/---
[config.mk]
export PLATFORM = sky130hd
export DESIGN_NAME = quic_ack_frame_parser
export DESIGN_NICKNAME = d
export VERILOG_FILES = /design/src/design/qafp_pkg.sv /design/src/design/quic_ack_frame_parser.sv /design/src/design/qafp_decode.sv /design/src/design/qafp_result_fifo.sv
export SDC_FILE = /design/constraint.sdc
export NUM_CORES = 2
export LEC_CHECK = 0
export BUFFER_PORTS_ARGS = -buffer_cell sky130_fd_sc_hd__buf_2
export CAP_MARGIN = 25
export CORE_AREA = 5 5 341 343
export DETAILED_ROUTE_END_ITERATION = 12
export DIE_AREA = 0 0 346 348
export HOLD_SLACK_MARGIN = 0.15
export PLACE_DENSITY = 0.68
export SYNTH_ARGS = -nofsm -noshare
export SYNTH_HDL_FRONTEND = slang
export SYNTH_SLANG_ARGS = --single-unit
[constraint.sdc]
create_clock -name clk -period 10.4 [get_ports clk]
set_clock_uncertainty 0.05 [all_clocks]
set_input_delay 0.52 -clock clk [delete_from_list [all_inputs] [get_ports clk]]
set_output_delay 0.52 -clock clk [all_outputs]
set_load 0.05 [all_outputs]
[src/design/qafp_pkg.sv]
// Shared types and constants for the QUIC ACK frame parser.
// No dependencies; imported by every module of the parser.
`default_nettype none

package qafp_pkg;

	// Frame type bytes
	localparam logic [7:0] TYPE_ACK     = 8'h02;
	localparam logic [7:0] TYPE_ACK_ECN = 8'h03;

	// Default delay exponent when the register holds zero
	localparam logic [4:0] DEFAULT_EXP = 5'd3;

	// Parse phases
	localparam int PHASE_W = 4;
	localparam logic [PHASE_W-1:0] PH_IDLE    = 4'd0;
	localparam logic [PHASE_W-1:0] PH_LARGEST = 4'd1;
	localparam logic [PHASE_W-1:0] PH_DELAY   = 4'd2;
	localparam logic [PHASE_W-1:0] PH_COUNT   = 4'd3;
	localparam logic [PHASE_W-1:0] PH_FIRST   = 4'd4;
	localparam logic [PHASE_W-1:0] PH_GAP     = 4'd5;
	localparam logic [PHASE_W-1:0] PH_LEN     = 4'd6;
	localparam logic [PHASE_W-1:0] PH_ECT0    = 4'd7;
	localparam logic [PHASE_W-1:0] PH_ECT1    = 4'd8;
	localparam logic [PHASE_W-1:0] PH_CE      = 4'd9;

	// Result kinds
	localparam logic [2:0] K_RANGE = 3'd0;
	localparam logic [2:0] K_DELAY = 3'd1;
	localparam logic [2:0] K_ECT0  = 3'd2;
	localparam logic [2:0] K_ECT1  = 3'd3;
	localparam logic [2:0] K_CE    = 3'd4;
	localparam logic [2:0] K_DONE  = 3'd5;
	localparam logic [2:0] K_ERROR = 3'd6;

	// Error codes
	localparam logic [1:0] E_TYPE  = 2'd0;
	localparam logic [1:0] E_TRUNC = 2'd1;
	localparam logic [1:0] E_RANGE = 2'd2;
	localparam logic [1:0] E_GAP   = 2'd3;

	// Result queue geometry
	localparam int RES_DEPTH = 4;
	localparam int RES_PTR_W = $clog2(RES_DEPTH);
	localparam int RES_CNT_W = $clog2(RES_DEPTH + 1);

	// One result item
	typedef struct packed {
		logic [2:0]  kind;
		logic [63:0] first_value;
		logic [61:0] second_value;
		logic [15:0] bytes_used;
		logic [1:0]  err_code;
		logic        final_item;
	} result_t;

	// Queue write strobes: slot a first, slot b only together with a
	typedef struct packed {
		logic a;
		logic b;
	} push_t;

endpackage

`default_nettype wire

[src/design/quic_ack_frame_parser.sv]
// Top level of the QUIC ACK frame parser: config register, decoder, result queue.
// Depends on qafp_pkg, qafp_decode and qafp_result_fifo.
//
//   channel  direction  handshake               payload
//   in       input      in_valid / in_ready     data_byte, frame_start, buffer_end
//   out      output     out_valid / out_ready   kind, first_value, second_value,
//                                                bytes_used, err_code, final_item
//   cfg      input      cfg_valid / cfg_ready   delay_exponent
//
// One byte is taken per cycle while the result queue has room; a byte is held in the
// input register and its results are then written into the queue, whose head drives the outputs.
// A byte yields at most two results and the output drains one per cycle while out_ready
// is high, so a run of two-result bytes slows intake to the output rate.
// Input ready drops while a byte is held and the four-entry result queue has
// fewer than two free slots. Reset leaves the parser idle with the exponent at 3.
// Configuration writes are always taken.
`default_nettype none

module quic_ack_frame_parser (
	input  wire logic        clk,
	input  wire logic        arst_n,
	input  wire logic        in_valid,
	output logic             in_ready,
	input  wire logic [7:0]  data_byte,
	input  wire logic        frame_start,
	input  wire logic        buffer_end,
	output logic             out_valid,
	input  wire logic        out_ready,
	output logic [2:0]       kind,
	output logic [63:0]      first_value,
	output logic [61:0]      second_value,
	output logic [15:0]      bytes_used,
	output logic [1:0]       err_code,
	output logic             final_item,
	input  wire logic        cfg_valid,
	output logic             cfg_ready,
	input  wire logic [4:0]  delay_exponent
);
	import qafp_pkg::*;

	logic [4:0] exp_q;
	logic       room;
	push_t      push;
	result_t    res_a;
	result_t    res_b;
	result_t    head;

	// Delay exponent register
	assign cfg_ready = 1'b1;

	always_ff @(posedge clk or negedge arst_n) begin
		if (!arst_n) begin
			exp_q <= DEFAULT_EXP;
		end else if (cfg_valid) begin
			exp_q <= delay_exponent;
		end
	end

	qafp_decode u_decode (
		.clk         (clk),
		.arst_n      (arst_n),
		.in_valid    (in_valid),
		.in_ready    (in_ready),
		.data_byte   (data_byte),
		.frame_start (frame_start),
		.buffer_end  (buffer_end),
		.exp_cfg     (exp_q),
		.room        (room),
		.push        (push),
		.res_a       (res_a),
		.res_b       (res_b)
	);

	qafp_result_fifo u_fifo (
		.clk       (clk),
		.arst_n    (arst_n),
		.push      (push),
		.res_a     (res_a),
		.res_b     (res_b),
		.room      (room),
		.out_valid (out_valid),
		.out_ready (out_ready),
		.head      (head)
	);

	// Result fields from the queue head
	assign kind         = head.kind;
	assign first_value  = head.first_value;
	assign second_value = head.second_value;
	assign bytes_used   = head.bytes_used;
	assign err_code     = head.err_code;
	assign final_item   = head.final_item;

endmodule

`default_nettype wire

[src/design/qafp_decode.sv]
// Byte decoder: input register, varint assembly, frame state and result build.
// Depends on qafp_pkg; feeds up to two results per byte into qafp_result_fifo.
`default_nettype none

module qafp_decode (
	input  wire logic                  clk,
	input  wire logic                  arst_n,
	input  wire logic                  in_valid,
	output logic                       in_ready,
	input  wire logic [7:0]            data_byte,
	input  wire logic                  frame_start,
	input  wire logic                  buffer_end,
	input  wire logic [4:0]            exp_cfg,
	input  wire logic                  room,
	output qafp_pkg::push_t            push,
	output qafp_pkg::result_t          res_a,
	output qafp_pkg::result_t          res_b
);
	import qafp_pkg::*;

	// Input register
	logic       valid_s1;
	logic [7:0] byte_s1;
	logic       start_s1;
	logic       end_s1;

	// Frame state
	logic [PHASE_W-1:0] phase_q, phase_d;
	logic [61:0]        acc_q, acc_d;
	logic [2:0]         left_q, left_d;
	logic [61:0]        largest_q, largest_d;
	logic [61:0]        low_q, low_d;
	logic [61:0]        top_q, top_d;
	logic               gerr_q, gerr_d;
	logic [61:0]        ranges_q, ranges_d;
	logic               ecn_q, ecn_d;
	logic [15:0]        cnt_q, cnt_d;

	logic fire;
	logic in_fire;

	// Datapath terms
	logic [61:0] acc_nx;
	logic [2:0]  left_nx;
	logic [62:0] first_diff;
	logic [63:0] gap_diff;
	logic [62:0] len_diff;
	logic [4:0]  exp_eff;
	logic [63:0] delay_val;
	logic [61:0] ranges_dec;
	logic [15:0] cnt_inc;
	logic        type_ok;

	// Result staging
	logic    has_main;
	logic    has_tail;
	logic    error;
	logic    finished;
	result_t main_res;
	result_t tail_res;

	function automatic result_t mk_res(input logic [2:0] k, input logic [63:0] f,
			input logic [61:0] s, input logic [15:0] b, input logic [1:0] e,
			input logic fin);
		result_t r;
		r.kind         = k;
		r.first_value  = f;
		r.second_value = s;
		r.bytes_used   = b;
		r.err_code     = e;
		r.final_item   = fin;
		return r;
	endfunction

	// Handshake: the held byte is processed once the queue has two free slots
	assign fire     = valid_s1 & room;
	assign in_ready = ~valid_s1 | room;
	assign in_fire  = in_valid & in_ready;

	always_ff @(posedge clk or negedge arst_n) begin
		if (!arst_n) begin
			valid_s1 <= 1'b0;
		end else if (in_fire) begin
			valid_s1 <= 1'b1;
		end else if (fire) begin
			valid_s1 <= 1'b0;
		end
	end

	always_ff @(posedge clk) begin
		if (in_fire) begin
			byte_s1  <= data_byte;
			start_s1 <= frame_start;
			end_s1   <= buffer_end;
		end
	end

	// Varint assembly: first byte carries length in its top two bits
	always_comb begin
		if (left_q == 3'd0) begin
			acc_nx = {56'd0, byte_s1[5:0]};
			case (byte_s1[7:6])
				2'd0:    left_nx = 3'd0;
				2'd1:    left_nx = 3'd1;
				2'd2:    left_nx = 3'd3;
				default: left_nx = 3'd7;
			endcase
		end else begin
			acc_nx  = {acc_q[53:0], byte_s1};
			left_nx = left_q - 3'd1;
		end
	end

	// Range arithmetic; the top bit of each difference is the borrow
	assign first_diff = {1'b0, largest_q} - {1'b0, acc_nx};
	assign gap_diff   = {2'b00, low_q} - {2'b00, acc_nx} - 64'd2;
	assign len_diff   = {1'b0, top_q} - {1'b0, acc_nx};
	assign exp_eff    = (exp_cfg == 5'd0) ? DEFAULT_EXP : exp_cfg;
	assign delay_val  = {2'b00, acc_nx} << exp_eff;
	assign ranges_dec = ranges_q - 62'd1;
	assign cnt_inc    = (cnt_q == 16'hFFFF) ? cnt_q : cnt_q + 16'd1;
	assign type_ok    = (byte_s1 == TYPE_ACK) || (byte_s1 == TYPE_ACK_ECN);

	// Next state and results for the byte in the input register
	always_comb begin
		phase_d   = phase_q;
		acc_d     = acc_q;
		left_d    = left_q;
		largest_d = largest_q;
		low_d     = low_q;
		top_d     = top_q;
		gerr_d    = gerr_q;
		ranges_d  = ranges_q;
		ecn_d     = ecn_q;
		cnt_d     = cnt_q;
		has_main  = 1'b0;
		has_tail  = 1'b0;
		error     = 1'b0;
		finished  = 1'b0;
		main_res  = '0;
		tail_res  = '0;

		if (fire) begin
			if (start_s1) begin
				// New frame: type byte
				phase_d = PH_IDLE;
				left_d  = 3'd0;
				acc_d   = '0;
				cnt_d   = 16'd1;
				if (!type_ok) begin
					has_main = 1'b1;
					main_res = mk_res(K_ERROR, 64'd0, 62'd0, 16'd1, E_TYPE, 1'b1);
				end else begin
					ecn_d   = byte_s1[0];
					phase_d = PH_LARGEST;
					if (end_s1) begin
						has_main = 1'b1;
						main_res = mk_res(K_ERROR, 64'd0, 62'd0, 16'd1, E_TRUNC, 1'b1);
						phase_d  = PH_IDLE;
					end
				end
			end else if (phase_q != PH_IDLE) begin
				cnt_d  = cnt_inc;
				acc_d  = acc_nx;
				left_d = left_nx;
				if (left_nx != 3'd0) begin
					// Varint still open
					if (end_s1) begin
						has_main = 1'b1;
						main_res = mk_res(K_ERROR, 64'd0, 62'd0, cnt_inc, E_TRUNC, 1'b1);
						phase_d  = PH_IDLE;
						left_d   = 3'd0;
					end
				end else begin
					// Field complete
					case (phase_q)
						PH_LARGEST: begin
							largest_d = acc_nx;
							phase_d   = PH_DELAY;
						end
						PH_DELAY: begin
							has_main = 1'b1;
							main_res = mk_res(K_DELAY, delay_val, 62'd0, cnt_inc, 2'd0, 1'b0);
							phase_d  = PH_COUNT;
						end
						PH_COUNT: begin
							ranges_d = acc_nx;
							phase_d  = PH_FIRST;
						end
						PH_FIRST: begin
							has_main = 1'b1;
							if (first_diff[62]) begin
								main_res = mk_res(K_ERROR, 64'd0, 62'd0, cnt_inc, E_RANGE,
									1'b1);
								error    = 1'b1;
							end else begin
								low_d    = first_diff[61:0];
								main_res = mk_res(K_RANGE, {2'b00, first_diff[61:0]}, largest_q,
									cnt_inc, 2'd0, 1'b0);
								if (ranges_q != 62'd0) begin
									phase_d = PH_GAP;
								end else if (ecn_q) begin
									phase_d = PH_ECT0;
								end else begin
									phase_d  = PH_IDLE;
									finished = 1'b1;
								end
							end
						end
						PH_GAP: begin
							// Precompute the next range top and its underflow
							top_d   = gap_diff[61:0];
							gerr_d  = gap_diff[63];
							phase_d = PH_LEN;
						end
						PH_LEN: begin
							has_main = 1'b1;
							if (gerr_q) begin
								main_res = mk_res(K_ERROR, 64'd0, 62'd0, cnt_inc, E_GAP, 1'b1);
								error    = 1'b1;
							end else if (len_diff[62]) begin
								main_res = mk_res(K_ERROR, 64'd0, 62'd0, cnt_inc, E_RANGE,
									1'b1);
								error    = 1'b1;
							end else begin
								low_d    = len_diff[61:0];
								ranges_d = ranges_dec;
								main_res = mk_res(K_RANGE, {2'b00, len_diff[61:0]}, top_q,
									cnt_inc, 2'd0, 1'b0);
								if (ranges_dec != 62'd0) begin
									phase_d = PH_GAP;
								end else if (ecn_q) begin
									phase_d = PH_ECT0;
								end else begin
									phase_d  = PH_IDLE;
									finished = 1'b1;
								end
							end
						end
						PH_ECT0: begin
							has_main = 1'b1;
							main_res = mk_res(K_ECT0, {2'b00, acc_nx}, 62'd0, cnt_inc, 2'd0,
								1'b0);
							phase_d  = PH_ECT1;
						end
						PH_ECT1: begin
							has_main = 1'b1;
							main_res = mk_res(K_ECT1, {2'b00, acc_nx}, 62'd0, cnt_inc, 2'd0,
								1'b0);
							phase_d  = PH_CE;
						end
						default: begin
							has_main = 1'b1;
							main_res = mk_res(K_CE, {2'b00, acc_nx}, 62'd0, cnt_inc, 2'd0,
								1'b0);
							phase_d  = PH_IDLE;
							finished = 1'b1;
						end
					endcase

					// Frame end: error closes, done follows last field, else truncation at buffer end
					if (error) begin
						phase_d = PH_IDLE;
					end else if (finished) begin
						has_tail = 1'b1;
						tail_res = mk_res(K_DONE, 64'd0, 62'd0, cnt_inc, 2'd0, 1'b1);
						phase_d  = PH_IDLE;
					end else if (end_s1) begin
						has_tail = 1'b1;
						tail_res = mk_res(K_ERROR, 64'd0, 62'd0, cnt_inc, E_TRUNC, 1'b1);
						phase_d  = PH_IDLE;
					end
				end
			end
		end
	end

	// Results in order: main first, tail second
	always_comb begin
		push.a = has_main | has_tail;
		push.b = has_main & has_tail;
		res_a  = has_main ? main_res : tail_res;
		res_b  = tail_res;
	end

	// Control state
	always_ff @(posedge clk or negedge arst_n) begin
		if (!arst_n) begin
			phase_q <= PH_IDLE;
			left_q  <= 3'd0;
			cnt_q   <= 16'd0;
			ecn_q   <= 1'b0;
		end else begin
			phase_q <= phase_d;
			left_q  <= left_d;
			cnt_q   <= cnt_d;
			ecn_q   <= ecn_d;
		end
	end

	// Values, always written before they are read within a frame
	always_ff @(posedge clk) begin
		acc_q     <= acc_d;
		largest_q <= largest_d;
		low_q     <= low_d;
		top_q     <= top_d;
		gerr_q    <= gerr_d;
		ranges_q  <= ranges_d;
	end

endmodule

`default_nettype wire

[src/design/qafp_result_fifo.sv]
// Small result queue: up to two writes and one read per cycle.
// Depends on qafp_pkg for result_t, push_t and the queue geometry.
`default_nettype none

module qafp_result_fifo (
	input  wire logic              clk,
	input  wire logic              arst_n,
	input  qafp_pkg::push_t        push,
	input  qafp_pkg::result_t      res_a,
	input  qafp_pkg::result_t      res_b,
	output logic                   room,
	output logic                   out_valid,
	input  wire logic              out_ready,
	output qafp_pkg::result_t      head
);
	import qafp_pkg::*;

	result_t              mem_q [RES_DEPTH];
	logic [RES_PTR_W-1:0] wr_q;
	logic [RES_PTR_W-1:0] rd_q;
	logic [RES_CNT_W-1:0] cnt_q;
	logic [RES_PTR_W-1:0] wr_nx1;
	logic                 pop;

	assign wr_nx1    = wr_q + RES_PTR_W'(1);
	assign out_valid = (cnt_q != '0);
	assign pop       = out_valid & out_ready;
	assign head      = mem_q[rd_q];
	// Two free slots needed before a byte may produce its results
	assign room      = (cnt_q <= RES_CNT_W'(RES_DEPTH - 2));

	// Storage
	always_ff @(posedge clk) begin
		if (push.a) begin
			mem_q[wr_q] <= res_a;
		end
		if (push.b) begin
			mem_q[wr_nx1] <= res_b;
		end
	end

	// Pointers and occupancy
	always_ff @(posedge clk or negedge arst_n) begin
		if (!arst_n) begin
			wr_q  <= '0;
			rd_q  <= '0;
			cnt_q <= '0;
		end else begin
			wr_q  <= wr_q + RES_PTR_W'(push.a) + RES_PTR_W'(push.b);
			rd_q  <= rd_q + RES_PTR_W'(pop);
			cnt_q <= cnt_q + RES_CNT_W'(push.a) + RES_CNT_W'(push.b) - RES_CNT_W'(pop);
		end
	end

endmodule

`default_nettype wire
\---
Exercise instructions
Which lines belong in the answer? Exactly those from the first line of the entries through the line holding "localparam logic [PHASE_W-1:0] PH_DELAY", inclusive, copied unchanged.

Exercise solution
[config.mk]
export PLATFORM = sky130hd
export DESIGN_NAME = quic_ack_frame_parser
export DESIGN_NICKNAME = d
export VERILOG_FILES = /design/src/design/qafp_pkg.sv /design/src/design/quic_ack_frame_parser.sv /design/src/design/qafp_decode.sv /design/src/design/qafp_result_fifo.sv
export SDC_FILE = /design/constraint.sdc
export NUM_CORES = 2
export LEC_CHECK = 0
export BUFFER_PORTS_ARGS = -buffer_cell sky130_fd_sc_hd__buf_2
export CAP_MARGIN = 25
export CORE_AREA = 5 5 341 343
export DETAILED_ROUTE_END_ITERATION = 12
export DIE_AREA = 0 0 346 348
export HOLD_SLACK_MARGIN = 0.15
export PLACE_DENSITY = 0.68
export SYNTH_ARGS = -nofsm -noshare
export SYNTH_HDL_FRONTEND = slang
export SYNTH_SLANG_ARGS = --single-unit
[constraint.sdc]
create_clock -name clk -period 10.4 [get_ports clk]
set_clock_uncertainty 0.05 [all_clocks]
set_input_delay 0.52 -clock clk [delete_from_list [all_inputs] [get_ports clk]]
set_output_delay 0.52 -clock clk [all_outputs]
set_load 0.05 [all_outputs]
[src/design/qafp_pkg.sv]
// Shared types and constants for the QUIC ACK frame parser.
// No dependencies; imported by every module of the parser.
`default_nettype none

package qafp_pkg;

	// Frame type bytes
	localparam logic [7:0] TYPE_ACK     = 8'h02;
	localparam logic [7:0] TYPE_ACK_ECN = 8'h03;

	// Default delay exponent when the register holds zero
	localparam logic [4:0] DEFAULT_EXP = 5'd3;

	// Parse phases
	localparam int PHASE_W = 4;
	localparam logic [PHASE_W-1:0] PH_IDLE    = 4'd0;
	localparam logic [PHASE_W-1:0] PH_LARGEST = 4'd1;
	localparam logic [PHASE_W-1:0] PH_DELAY   = 4'd2;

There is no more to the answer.